(Data records)

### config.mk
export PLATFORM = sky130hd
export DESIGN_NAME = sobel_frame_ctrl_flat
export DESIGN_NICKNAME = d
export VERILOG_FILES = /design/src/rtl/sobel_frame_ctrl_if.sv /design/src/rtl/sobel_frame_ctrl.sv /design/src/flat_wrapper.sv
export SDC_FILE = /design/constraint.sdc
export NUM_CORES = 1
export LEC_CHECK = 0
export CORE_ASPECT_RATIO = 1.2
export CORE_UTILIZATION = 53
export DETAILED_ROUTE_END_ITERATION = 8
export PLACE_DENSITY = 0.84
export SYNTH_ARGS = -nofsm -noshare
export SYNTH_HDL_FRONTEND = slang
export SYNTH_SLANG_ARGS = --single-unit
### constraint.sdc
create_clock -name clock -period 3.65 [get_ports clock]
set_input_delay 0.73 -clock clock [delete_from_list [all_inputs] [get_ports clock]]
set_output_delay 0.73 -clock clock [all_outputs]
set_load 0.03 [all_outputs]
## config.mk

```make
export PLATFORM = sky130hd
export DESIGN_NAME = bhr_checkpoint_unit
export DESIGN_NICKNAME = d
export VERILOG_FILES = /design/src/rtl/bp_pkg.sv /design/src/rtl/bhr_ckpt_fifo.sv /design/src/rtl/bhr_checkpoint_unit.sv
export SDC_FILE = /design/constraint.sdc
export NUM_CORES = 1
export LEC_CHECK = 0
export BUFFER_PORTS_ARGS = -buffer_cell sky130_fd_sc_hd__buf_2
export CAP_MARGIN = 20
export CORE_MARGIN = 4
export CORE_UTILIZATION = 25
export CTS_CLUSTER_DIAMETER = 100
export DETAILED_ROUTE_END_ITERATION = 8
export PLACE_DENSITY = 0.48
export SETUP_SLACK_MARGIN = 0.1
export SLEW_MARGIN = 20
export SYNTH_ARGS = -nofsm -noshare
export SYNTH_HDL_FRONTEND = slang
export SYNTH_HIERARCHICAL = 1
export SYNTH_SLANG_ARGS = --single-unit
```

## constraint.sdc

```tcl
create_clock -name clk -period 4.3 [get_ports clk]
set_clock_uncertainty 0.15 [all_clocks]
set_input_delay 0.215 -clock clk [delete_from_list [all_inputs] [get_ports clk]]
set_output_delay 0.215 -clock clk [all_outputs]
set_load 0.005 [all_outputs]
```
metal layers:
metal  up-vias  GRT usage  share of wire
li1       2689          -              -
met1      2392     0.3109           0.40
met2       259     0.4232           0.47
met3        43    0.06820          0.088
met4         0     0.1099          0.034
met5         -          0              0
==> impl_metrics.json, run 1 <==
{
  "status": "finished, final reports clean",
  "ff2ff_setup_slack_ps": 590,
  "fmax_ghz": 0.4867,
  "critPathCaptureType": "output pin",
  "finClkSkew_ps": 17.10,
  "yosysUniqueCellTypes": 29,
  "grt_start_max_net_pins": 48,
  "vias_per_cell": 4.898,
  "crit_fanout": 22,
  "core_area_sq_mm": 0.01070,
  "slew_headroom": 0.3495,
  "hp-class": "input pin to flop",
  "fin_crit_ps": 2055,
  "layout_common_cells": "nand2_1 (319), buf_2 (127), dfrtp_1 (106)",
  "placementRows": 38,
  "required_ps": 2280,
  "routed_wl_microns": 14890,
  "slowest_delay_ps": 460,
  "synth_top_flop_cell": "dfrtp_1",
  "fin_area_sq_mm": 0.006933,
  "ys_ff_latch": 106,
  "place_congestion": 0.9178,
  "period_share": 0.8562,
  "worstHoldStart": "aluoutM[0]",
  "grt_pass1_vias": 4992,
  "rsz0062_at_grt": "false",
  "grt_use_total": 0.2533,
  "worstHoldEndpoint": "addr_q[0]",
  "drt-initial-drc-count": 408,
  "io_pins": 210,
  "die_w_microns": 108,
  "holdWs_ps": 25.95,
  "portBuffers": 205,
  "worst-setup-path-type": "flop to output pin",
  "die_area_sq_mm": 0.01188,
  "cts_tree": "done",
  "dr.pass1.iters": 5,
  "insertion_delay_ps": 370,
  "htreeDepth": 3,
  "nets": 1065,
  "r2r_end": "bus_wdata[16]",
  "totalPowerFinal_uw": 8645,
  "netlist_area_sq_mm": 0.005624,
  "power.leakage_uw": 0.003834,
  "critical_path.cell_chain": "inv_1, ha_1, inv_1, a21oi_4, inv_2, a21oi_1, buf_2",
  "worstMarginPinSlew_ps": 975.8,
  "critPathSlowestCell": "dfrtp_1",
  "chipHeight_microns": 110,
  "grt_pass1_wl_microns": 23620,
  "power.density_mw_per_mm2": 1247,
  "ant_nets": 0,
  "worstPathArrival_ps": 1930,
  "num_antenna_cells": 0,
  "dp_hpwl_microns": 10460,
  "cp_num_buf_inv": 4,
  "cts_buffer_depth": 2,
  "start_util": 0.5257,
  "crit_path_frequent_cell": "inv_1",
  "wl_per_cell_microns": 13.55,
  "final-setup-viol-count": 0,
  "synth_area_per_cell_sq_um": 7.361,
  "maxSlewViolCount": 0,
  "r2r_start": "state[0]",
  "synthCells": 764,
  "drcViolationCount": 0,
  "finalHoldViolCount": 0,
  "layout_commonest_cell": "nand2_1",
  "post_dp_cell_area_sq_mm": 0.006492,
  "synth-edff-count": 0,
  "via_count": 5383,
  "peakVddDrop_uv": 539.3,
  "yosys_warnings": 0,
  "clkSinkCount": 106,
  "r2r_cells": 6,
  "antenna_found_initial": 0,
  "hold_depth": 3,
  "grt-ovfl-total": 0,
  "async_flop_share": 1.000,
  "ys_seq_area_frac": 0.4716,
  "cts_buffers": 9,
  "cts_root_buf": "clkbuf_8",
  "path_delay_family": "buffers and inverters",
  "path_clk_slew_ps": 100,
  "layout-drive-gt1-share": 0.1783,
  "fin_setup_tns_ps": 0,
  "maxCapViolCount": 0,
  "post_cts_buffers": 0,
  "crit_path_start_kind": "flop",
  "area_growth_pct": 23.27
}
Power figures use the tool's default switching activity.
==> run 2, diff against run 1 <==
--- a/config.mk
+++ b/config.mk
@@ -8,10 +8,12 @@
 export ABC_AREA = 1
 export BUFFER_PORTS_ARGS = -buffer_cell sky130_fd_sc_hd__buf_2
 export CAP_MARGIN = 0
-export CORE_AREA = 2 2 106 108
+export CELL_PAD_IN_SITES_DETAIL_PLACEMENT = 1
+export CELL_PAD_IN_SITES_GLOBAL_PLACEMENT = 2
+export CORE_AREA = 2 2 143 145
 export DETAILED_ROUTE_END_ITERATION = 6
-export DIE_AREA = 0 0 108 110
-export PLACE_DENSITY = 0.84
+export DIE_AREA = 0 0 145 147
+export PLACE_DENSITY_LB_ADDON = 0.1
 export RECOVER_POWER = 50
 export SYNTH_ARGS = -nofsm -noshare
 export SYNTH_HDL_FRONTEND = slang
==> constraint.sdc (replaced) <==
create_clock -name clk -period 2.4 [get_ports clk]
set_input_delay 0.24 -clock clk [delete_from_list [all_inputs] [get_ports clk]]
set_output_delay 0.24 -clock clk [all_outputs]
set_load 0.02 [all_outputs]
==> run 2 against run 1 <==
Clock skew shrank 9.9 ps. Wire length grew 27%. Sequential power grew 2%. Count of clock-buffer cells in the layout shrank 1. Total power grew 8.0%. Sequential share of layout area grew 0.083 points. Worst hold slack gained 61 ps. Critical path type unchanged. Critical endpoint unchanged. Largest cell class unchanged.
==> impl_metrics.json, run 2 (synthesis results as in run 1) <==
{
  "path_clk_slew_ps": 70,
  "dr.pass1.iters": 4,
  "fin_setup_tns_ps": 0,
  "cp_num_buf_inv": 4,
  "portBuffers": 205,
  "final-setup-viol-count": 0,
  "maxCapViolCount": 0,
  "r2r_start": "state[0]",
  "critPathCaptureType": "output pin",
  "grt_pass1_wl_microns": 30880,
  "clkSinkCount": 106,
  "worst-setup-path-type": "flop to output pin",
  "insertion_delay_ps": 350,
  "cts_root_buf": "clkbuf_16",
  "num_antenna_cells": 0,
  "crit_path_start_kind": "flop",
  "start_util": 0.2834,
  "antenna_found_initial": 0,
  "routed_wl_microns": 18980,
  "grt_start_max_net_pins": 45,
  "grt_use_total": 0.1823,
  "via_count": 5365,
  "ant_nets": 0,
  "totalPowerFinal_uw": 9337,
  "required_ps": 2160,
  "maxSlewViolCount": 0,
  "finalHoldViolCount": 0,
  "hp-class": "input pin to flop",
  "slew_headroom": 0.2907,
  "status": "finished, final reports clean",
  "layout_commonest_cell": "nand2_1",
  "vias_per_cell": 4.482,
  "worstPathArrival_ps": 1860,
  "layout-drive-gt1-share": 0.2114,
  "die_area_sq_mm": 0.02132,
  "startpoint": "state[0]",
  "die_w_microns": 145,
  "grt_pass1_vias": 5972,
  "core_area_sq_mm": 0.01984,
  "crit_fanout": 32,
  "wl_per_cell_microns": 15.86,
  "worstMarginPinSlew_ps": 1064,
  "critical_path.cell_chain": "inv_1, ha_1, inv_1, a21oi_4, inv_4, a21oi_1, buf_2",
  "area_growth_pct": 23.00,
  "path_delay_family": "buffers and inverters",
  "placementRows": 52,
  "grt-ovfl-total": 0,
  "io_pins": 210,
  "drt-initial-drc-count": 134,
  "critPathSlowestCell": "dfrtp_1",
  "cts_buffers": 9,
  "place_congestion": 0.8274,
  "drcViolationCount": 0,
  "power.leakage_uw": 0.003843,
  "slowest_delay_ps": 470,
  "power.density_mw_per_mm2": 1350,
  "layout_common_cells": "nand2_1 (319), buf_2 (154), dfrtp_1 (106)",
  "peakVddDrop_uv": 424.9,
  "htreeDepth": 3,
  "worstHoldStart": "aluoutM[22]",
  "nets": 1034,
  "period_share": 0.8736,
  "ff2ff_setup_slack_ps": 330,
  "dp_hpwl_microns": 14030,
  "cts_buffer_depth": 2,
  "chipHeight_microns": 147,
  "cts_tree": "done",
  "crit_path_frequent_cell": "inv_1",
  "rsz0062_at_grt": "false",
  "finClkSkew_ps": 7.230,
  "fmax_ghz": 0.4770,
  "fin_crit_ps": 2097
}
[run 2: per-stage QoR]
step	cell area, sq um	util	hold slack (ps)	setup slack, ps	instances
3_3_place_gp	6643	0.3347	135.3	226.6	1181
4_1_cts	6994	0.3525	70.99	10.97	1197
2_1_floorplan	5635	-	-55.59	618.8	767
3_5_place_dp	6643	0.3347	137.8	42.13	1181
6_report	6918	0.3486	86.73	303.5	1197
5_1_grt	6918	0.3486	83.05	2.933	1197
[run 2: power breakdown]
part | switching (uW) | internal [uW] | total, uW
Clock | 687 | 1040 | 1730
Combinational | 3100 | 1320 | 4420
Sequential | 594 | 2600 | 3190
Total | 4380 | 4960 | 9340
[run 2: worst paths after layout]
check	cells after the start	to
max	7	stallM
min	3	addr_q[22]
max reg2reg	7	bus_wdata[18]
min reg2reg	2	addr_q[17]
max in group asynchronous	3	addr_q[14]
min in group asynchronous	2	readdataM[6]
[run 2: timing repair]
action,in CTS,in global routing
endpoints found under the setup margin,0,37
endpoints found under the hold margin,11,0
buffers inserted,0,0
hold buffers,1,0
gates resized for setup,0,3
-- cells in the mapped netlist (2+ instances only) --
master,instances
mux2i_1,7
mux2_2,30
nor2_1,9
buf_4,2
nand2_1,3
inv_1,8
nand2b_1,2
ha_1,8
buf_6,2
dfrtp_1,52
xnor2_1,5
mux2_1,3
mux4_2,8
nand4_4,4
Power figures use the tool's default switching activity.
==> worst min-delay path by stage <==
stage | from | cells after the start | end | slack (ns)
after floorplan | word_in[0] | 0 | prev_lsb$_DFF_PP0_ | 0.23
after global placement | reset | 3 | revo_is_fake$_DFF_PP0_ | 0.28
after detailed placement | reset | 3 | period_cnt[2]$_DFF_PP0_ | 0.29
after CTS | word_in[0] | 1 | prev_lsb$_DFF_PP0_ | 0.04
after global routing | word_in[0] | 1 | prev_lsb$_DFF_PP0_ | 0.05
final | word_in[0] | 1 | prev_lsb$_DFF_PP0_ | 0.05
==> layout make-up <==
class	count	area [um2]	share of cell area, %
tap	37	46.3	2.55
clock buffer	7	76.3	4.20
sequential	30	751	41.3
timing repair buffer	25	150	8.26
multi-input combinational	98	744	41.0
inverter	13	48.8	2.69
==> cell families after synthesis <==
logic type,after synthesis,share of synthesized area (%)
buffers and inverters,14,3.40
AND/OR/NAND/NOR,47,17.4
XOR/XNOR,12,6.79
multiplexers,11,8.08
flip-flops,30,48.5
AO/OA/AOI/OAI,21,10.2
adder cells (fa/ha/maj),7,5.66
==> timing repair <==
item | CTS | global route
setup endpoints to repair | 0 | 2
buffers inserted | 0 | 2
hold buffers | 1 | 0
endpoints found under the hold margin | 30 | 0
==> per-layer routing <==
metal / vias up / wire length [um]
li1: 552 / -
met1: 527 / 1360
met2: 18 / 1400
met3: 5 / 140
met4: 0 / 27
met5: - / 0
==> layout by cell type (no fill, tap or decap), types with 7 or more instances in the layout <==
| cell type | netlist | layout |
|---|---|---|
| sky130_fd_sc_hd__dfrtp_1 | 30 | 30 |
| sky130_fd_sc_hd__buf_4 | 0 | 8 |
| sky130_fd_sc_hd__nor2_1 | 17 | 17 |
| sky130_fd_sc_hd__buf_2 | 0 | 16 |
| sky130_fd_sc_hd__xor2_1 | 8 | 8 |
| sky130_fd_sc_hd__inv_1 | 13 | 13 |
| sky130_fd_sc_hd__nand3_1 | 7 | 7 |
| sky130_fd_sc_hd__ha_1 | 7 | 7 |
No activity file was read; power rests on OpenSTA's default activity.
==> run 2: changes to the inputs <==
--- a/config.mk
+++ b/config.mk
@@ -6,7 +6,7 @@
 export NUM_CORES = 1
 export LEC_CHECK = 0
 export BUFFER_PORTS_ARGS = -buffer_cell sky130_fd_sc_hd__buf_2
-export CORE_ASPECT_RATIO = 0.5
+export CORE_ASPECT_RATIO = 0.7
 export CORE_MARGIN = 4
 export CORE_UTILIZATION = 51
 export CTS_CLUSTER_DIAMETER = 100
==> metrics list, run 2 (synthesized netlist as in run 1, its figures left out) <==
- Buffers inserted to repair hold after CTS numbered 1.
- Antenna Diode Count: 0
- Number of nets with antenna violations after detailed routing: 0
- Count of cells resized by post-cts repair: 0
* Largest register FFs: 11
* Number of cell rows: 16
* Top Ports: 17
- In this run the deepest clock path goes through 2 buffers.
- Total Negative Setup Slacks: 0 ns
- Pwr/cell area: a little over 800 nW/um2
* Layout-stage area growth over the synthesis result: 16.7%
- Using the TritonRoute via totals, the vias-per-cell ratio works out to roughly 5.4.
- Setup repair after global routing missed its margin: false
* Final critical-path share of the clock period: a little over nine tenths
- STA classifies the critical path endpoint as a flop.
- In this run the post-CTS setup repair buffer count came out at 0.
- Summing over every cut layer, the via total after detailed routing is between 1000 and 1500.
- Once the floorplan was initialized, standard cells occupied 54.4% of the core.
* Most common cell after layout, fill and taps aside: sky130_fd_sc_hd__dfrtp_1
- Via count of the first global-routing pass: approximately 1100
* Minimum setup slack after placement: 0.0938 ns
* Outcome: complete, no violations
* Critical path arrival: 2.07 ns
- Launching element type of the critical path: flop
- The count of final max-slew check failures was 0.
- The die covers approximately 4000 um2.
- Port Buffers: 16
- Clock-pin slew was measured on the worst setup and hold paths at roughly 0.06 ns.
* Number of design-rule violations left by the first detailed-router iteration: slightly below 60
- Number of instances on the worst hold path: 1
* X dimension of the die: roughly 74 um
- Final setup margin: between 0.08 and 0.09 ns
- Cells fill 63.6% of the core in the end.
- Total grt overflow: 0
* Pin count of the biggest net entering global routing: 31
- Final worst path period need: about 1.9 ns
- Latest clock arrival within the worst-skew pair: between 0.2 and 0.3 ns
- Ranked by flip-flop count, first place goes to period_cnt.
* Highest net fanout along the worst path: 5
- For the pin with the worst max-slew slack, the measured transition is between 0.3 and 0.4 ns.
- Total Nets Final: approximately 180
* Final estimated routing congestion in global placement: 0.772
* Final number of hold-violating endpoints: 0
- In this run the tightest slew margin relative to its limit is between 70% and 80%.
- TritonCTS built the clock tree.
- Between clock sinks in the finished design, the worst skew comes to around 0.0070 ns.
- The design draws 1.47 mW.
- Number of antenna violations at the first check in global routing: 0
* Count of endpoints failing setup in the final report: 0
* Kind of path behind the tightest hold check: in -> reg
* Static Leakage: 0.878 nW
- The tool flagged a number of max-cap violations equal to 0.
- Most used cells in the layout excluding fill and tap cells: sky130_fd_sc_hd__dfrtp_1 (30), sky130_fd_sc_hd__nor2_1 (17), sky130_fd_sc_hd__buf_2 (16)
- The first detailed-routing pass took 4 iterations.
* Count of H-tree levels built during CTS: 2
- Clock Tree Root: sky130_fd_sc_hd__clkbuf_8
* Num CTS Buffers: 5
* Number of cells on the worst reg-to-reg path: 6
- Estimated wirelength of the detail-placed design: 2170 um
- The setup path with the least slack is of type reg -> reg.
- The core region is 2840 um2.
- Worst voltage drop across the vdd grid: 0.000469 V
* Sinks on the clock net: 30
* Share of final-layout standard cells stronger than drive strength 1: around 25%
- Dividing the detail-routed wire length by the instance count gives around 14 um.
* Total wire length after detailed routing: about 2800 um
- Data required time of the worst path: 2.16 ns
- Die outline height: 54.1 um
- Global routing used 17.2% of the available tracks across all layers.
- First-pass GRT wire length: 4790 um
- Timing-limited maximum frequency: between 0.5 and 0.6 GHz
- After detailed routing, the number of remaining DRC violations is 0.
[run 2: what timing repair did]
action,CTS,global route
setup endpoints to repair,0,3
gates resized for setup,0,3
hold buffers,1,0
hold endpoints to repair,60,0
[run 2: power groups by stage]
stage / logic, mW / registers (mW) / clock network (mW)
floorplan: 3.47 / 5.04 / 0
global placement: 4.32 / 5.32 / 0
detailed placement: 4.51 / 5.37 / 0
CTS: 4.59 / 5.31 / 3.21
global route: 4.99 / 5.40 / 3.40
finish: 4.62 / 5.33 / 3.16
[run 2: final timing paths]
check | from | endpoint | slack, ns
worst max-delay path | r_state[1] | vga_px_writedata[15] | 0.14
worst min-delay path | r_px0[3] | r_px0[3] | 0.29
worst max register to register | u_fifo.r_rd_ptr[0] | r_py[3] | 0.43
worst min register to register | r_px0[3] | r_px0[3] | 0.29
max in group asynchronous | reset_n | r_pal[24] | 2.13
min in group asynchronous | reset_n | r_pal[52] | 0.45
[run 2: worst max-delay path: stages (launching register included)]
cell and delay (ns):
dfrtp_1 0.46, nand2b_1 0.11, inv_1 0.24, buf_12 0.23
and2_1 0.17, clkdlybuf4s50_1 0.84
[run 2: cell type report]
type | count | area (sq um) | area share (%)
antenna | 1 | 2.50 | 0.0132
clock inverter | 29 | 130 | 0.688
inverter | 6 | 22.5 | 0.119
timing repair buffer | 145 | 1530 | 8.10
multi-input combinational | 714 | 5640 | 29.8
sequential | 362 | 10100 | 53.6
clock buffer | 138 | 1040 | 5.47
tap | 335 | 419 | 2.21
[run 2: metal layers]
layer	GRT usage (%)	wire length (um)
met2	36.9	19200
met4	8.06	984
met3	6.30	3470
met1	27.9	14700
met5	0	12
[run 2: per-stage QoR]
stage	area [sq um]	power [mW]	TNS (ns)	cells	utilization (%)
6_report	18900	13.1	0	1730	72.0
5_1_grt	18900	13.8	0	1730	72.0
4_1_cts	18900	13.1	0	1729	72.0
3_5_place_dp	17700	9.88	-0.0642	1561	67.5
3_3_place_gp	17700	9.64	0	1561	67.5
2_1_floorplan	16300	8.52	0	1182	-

(End Data records)

#### [Task objective]
Could you set down, word for word, only the lines above from the line with "- Most used" to the line with "- Global routing", including both?

#### [Task result]
- Most used cells in the layout excluding fill and tap cells: sky130_fd_sc_hd__dfrtp_1 (30), sky130_fd_sc_hd__nor2_1 (17), sky130_fd_sc_hd__buf_2 (16)
- The first detailed-routing pass took 4 iterations.
* Count of H-tree levels built during CTS: 2
- Clock Tree Root: sky130_fd_sc_hd__clkbuf_8
* Num CTS Buffers: 5
* Number of cells on the worst reg-to-reg path: 6
- Estimated wirelength of the detail-placed design: 2170 um
- The setup path with the least slack is of type reg -> reg.
- The core region is 2840 um2.
- Worst voltage drop across the vdd grid: 0.000469 V
* Sinks on the clock net: 30
* Share of final-layout standard cells stronger than drive strength 1: around 25%
- Dividing the detail-routed wire length by the instance count gives around 14 um.
* Total wire length after detailed routing: about 2800 um
- Data required time of the worst path: 2.16 ns
- Die outline height: 54.1 um
- Global routing used 17.2% of the available tracks across all layers.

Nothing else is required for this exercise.